# Name for a certain 1D lattice model

I have encountered a physical system where the microstates are described by a vector $$k = \left[k_1, k_2, \ldots, k_n\right]$$ where all the $$k_i$$ are strictly positive integers smaller than some $$k_{max}$$. The associated energy for a microstate $$k$$ is given by $$a \sum_{i=1}^{n}k_i + b \sum_{i=1}^{n-1}\left|k_i-k_{i+1}\right|.$$ I am also interested in the case where the energy is given by $$a \sum_{i=1}^{n}k_i + b \sum_{i=1}^{n-1}\left(k_i-k_{i+1}\right)^2.$$

I was wondering whether such systems have studied before, and in particular whether something is known about the partition function of the system where $$k_{max}\rightarrow \infty$$. For a finite $$k_{max}$$ the partition function can be calculated numerically by using the transfer matrix method. One can approximate the partition function of the $$k_{max} \rightarrow \infty$$ case by taking $$k_{max}$$ sufficiently large, but I am hoping to get something more concrete than this.

I am primarily interested in the 1D open boundary case, but periodic boundary conditions and potential natural generalisations to higher dimensional lattices would also be of interest. One can also consider the case where the $$k_i$$ are now strictly positive real numbers instead.

The limiting case $$k_{\rm max}\to\infty$$ is well known. When the interaction is $$\sum_{k=1}^{n-1} |k_i - k_{i-1}|$$, this is known as the (one-dimensional) SOS model; when the interaction is $$\sum_{k=1}^{n-1} (k_i - k_{i-1})^2$$, this is known as the (one-dimensional) discrete (or integer-valued) Gaussian free field (GFF).

The versions with continuous spins are respectively known as the continuous SOS model and the Gaussian free field (or, sometimes, as the harmonic crystal) .

In all cases, the spins are usually not supposed positive (that is, they take values in $$\mathbb{Z}$$ or $$\mathbb{R}$$). However, taking them positive is a common variant, useful to model an interface above a wall.

In the variant with the positivity constraint, the term $$a\sum_{i=1}k_i$$ (with $$a>0$$) models a layer of unstable phase above a wall (the height of the layer above site $$i$$ being given by $$k_i$$).

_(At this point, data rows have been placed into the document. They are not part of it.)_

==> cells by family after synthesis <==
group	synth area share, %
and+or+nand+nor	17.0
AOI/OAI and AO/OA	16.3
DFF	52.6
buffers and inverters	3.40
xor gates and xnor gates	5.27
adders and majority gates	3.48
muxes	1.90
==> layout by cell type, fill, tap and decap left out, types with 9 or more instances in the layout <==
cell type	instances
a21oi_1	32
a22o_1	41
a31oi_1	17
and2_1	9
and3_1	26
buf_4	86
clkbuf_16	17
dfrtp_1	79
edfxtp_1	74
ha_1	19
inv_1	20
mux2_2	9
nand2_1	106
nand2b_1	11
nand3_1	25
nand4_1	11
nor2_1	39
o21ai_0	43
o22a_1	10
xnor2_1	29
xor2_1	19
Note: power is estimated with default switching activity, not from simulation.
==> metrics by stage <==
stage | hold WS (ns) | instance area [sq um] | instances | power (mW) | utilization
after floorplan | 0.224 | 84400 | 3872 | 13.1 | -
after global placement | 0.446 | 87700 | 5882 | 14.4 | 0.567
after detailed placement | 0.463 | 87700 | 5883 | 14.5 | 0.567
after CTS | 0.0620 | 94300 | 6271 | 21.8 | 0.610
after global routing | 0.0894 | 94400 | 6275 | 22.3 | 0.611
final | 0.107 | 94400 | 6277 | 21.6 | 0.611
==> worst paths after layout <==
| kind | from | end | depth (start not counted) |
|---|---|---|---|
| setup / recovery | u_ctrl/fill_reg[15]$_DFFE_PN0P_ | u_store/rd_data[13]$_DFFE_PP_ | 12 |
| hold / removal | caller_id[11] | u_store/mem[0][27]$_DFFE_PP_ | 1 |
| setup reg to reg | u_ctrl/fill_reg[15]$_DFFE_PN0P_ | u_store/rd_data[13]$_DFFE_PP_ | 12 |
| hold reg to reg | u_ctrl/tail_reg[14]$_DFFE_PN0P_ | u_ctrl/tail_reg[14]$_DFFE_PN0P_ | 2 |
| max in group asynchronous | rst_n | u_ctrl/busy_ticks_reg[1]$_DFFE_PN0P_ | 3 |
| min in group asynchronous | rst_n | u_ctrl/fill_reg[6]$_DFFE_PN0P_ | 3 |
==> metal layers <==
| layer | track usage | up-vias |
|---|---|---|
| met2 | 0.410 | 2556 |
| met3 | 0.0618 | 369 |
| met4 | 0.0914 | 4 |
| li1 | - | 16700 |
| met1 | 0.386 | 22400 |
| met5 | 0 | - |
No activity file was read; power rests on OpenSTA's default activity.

In dimension $$1$$, the fact that the spins take discrete or continuous values, and the particular form of the interaction potential (that is, SOS or GFF or any other reasonable one) play very little role. The behavior of this system (when $$n\to\infty$$) is well understood when $$a$$ is small: the width of the unstable layer if of order $$a^{-1/3}$$ and the correlation length of order $$a^{-2/3}$$. In fact, much more precise information is available: after a scaling by $$a^{1/3}$$ vertically and $$a^{2/3}$$ horizontally, the distribution of the (linear interpolation of) the function $$i\mapsto k_i$$ converges (as $$n\to\infty$$ and $$a=a(n)\to 0$$ not too fast) to the distribution of the trajectories of a stationary Ferrari-Spohn diffusion. This is proved in this paper. A substantially older paper relying on exact computation (via transfer matrix) rather than probabilistic tools, and obtaining weaker results is this one. Of course, exact computations are more sensitive to details, so the latter paper applies only to the continuous SOS model, while the former applies to a very general class of interactions (and, actually, to a very general class of confining potentials, not necessarily linear in the $$k_i$$, although this in general changes the relevant scaling).

For finite $$k_{\rm max}$$, the results would be essentially the same as long as $$k_{\rm max} \gg a^{-1/3}$$. When $$k_{\rm max} \ll a^{-1/3}$$, I'd expect that the confining potential plays no role. This should be easy to prove.

The higher-dimensional analogues have also been studied, although the results are far from being as complete.

As mentioned above, this is often used to model a layer of unstable phase above a hard wall. Interestingly, in the case where $$a=\lambda/n$$, where $$n$$ is the linear size of the system, the above-mentioned convergence of the rescaled interface to a Ferrari-Spohn diffusion was even proved in a much more complex setting, namely the 2-dimensional Ising model in an external magnetic field; see this paper.